→ Aim of the exercise: Your reply should be made up of every line in the records below that holds the string "loading".

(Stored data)
════════

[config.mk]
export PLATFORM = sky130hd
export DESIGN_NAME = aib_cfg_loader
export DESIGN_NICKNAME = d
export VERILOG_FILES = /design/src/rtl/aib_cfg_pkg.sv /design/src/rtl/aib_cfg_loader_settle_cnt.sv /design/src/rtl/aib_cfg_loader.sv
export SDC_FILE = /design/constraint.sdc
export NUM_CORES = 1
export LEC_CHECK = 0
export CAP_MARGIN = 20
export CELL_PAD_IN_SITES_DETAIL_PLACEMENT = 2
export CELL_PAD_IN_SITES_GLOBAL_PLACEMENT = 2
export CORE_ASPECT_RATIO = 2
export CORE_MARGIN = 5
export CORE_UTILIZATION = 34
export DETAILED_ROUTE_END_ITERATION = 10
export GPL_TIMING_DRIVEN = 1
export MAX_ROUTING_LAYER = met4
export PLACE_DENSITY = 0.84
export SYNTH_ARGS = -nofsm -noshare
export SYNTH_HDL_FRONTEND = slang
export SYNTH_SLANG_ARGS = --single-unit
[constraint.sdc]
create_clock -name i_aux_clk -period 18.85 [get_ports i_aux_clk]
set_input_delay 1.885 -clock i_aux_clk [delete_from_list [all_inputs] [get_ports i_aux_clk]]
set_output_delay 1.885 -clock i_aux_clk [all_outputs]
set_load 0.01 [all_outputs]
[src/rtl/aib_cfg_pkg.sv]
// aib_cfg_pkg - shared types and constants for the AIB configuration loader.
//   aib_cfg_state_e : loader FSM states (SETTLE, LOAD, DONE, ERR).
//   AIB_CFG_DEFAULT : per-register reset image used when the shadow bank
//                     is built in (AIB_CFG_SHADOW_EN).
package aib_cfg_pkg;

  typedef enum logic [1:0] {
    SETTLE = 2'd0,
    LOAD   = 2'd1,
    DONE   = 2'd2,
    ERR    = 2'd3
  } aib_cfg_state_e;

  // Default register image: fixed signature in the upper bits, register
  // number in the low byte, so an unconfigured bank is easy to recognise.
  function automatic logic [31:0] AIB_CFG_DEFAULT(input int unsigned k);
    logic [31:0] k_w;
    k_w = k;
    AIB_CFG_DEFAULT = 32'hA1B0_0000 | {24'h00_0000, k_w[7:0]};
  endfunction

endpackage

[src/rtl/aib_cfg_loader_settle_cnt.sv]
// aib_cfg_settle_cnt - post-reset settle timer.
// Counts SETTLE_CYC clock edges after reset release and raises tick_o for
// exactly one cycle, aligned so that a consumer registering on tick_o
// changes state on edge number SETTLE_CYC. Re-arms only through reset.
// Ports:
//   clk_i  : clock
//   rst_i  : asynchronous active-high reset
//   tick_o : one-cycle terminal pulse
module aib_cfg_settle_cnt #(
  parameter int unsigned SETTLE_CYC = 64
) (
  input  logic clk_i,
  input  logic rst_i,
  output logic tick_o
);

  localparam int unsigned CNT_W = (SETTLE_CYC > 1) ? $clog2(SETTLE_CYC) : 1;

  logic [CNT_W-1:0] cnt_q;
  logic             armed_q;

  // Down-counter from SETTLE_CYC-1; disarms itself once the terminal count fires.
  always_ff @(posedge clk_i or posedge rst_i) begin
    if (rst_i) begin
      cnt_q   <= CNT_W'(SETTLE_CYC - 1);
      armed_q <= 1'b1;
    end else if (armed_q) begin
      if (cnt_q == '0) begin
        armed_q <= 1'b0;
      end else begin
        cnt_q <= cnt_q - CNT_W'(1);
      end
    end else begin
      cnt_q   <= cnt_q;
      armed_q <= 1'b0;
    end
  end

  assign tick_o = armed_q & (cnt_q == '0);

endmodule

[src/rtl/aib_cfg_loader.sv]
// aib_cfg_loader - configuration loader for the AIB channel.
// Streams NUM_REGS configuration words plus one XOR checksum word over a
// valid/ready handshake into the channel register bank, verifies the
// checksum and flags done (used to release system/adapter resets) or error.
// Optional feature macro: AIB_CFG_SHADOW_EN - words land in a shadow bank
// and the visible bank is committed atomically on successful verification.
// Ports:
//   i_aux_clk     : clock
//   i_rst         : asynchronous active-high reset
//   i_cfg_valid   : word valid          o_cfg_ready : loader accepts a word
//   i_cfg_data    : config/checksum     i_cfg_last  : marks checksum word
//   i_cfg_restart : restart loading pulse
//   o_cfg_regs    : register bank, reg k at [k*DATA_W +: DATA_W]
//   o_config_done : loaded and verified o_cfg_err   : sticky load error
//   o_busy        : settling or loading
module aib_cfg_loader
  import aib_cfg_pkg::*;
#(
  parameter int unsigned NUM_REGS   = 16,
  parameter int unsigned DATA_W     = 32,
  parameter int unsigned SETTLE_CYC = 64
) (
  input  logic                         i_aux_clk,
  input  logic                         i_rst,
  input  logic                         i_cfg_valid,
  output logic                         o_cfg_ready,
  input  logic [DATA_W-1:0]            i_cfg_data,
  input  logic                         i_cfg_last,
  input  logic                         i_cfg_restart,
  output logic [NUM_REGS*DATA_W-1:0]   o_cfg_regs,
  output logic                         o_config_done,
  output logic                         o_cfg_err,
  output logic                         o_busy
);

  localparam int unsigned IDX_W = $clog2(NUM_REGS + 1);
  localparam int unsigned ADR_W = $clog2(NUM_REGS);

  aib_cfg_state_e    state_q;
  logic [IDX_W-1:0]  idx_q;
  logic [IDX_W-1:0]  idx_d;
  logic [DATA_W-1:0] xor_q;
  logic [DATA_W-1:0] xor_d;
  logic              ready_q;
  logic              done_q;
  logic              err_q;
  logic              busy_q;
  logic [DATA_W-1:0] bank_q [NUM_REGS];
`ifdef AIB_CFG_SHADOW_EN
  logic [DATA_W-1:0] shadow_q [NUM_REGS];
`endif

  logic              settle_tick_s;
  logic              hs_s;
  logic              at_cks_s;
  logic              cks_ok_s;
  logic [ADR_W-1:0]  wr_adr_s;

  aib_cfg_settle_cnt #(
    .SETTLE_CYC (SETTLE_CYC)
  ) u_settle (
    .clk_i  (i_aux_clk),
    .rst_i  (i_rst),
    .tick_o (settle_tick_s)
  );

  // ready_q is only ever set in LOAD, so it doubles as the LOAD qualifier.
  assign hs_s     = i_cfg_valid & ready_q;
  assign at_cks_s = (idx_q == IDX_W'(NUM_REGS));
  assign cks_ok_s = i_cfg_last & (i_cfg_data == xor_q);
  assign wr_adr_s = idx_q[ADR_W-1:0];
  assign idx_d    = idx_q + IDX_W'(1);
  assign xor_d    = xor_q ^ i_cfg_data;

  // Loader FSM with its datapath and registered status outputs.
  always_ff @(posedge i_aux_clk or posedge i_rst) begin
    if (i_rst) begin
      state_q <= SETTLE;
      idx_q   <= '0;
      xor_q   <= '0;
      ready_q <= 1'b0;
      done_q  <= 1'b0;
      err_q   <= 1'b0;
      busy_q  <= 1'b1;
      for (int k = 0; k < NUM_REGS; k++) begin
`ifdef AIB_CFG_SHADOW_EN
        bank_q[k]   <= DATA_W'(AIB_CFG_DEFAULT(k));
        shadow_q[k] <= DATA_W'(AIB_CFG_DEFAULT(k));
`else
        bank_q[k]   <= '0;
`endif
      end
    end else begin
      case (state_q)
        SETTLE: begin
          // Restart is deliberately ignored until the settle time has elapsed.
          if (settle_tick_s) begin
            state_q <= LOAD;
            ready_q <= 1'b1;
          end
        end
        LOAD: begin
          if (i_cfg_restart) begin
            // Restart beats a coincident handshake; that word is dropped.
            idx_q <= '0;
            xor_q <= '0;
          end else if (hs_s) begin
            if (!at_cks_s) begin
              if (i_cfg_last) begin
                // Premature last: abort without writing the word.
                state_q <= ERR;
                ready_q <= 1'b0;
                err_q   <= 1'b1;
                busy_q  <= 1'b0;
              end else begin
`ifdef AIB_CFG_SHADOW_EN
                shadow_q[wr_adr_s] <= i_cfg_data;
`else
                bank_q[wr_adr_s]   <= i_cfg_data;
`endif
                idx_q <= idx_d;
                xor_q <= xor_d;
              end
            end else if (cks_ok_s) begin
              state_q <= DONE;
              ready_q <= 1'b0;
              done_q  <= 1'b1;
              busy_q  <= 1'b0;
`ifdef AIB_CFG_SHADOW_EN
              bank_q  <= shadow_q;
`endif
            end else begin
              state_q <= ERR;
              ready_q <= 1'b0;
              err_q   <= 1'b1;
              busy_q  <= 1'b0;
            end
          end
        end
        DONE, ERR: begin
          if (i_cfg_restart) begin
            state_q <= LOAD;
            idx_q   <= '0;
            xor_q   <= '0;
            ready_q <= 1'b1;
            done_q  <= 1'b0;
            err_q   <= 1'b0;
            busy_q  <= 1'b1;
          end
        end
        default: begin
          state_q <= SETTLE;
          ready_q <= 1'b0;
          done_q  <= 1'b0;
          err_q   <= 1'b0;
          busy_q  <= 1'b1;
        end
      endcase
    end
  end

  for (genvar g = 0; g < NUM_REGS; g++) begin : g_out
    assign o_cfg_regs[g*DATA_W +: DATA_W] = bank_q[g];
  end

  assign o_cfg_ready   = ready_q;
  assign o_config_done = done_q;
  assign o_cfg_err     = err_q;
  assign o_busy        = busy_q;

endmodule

════════

→ Expected answer:
//   i_cfg_restart : restart loading pulse
//   o_busy        : settling or loading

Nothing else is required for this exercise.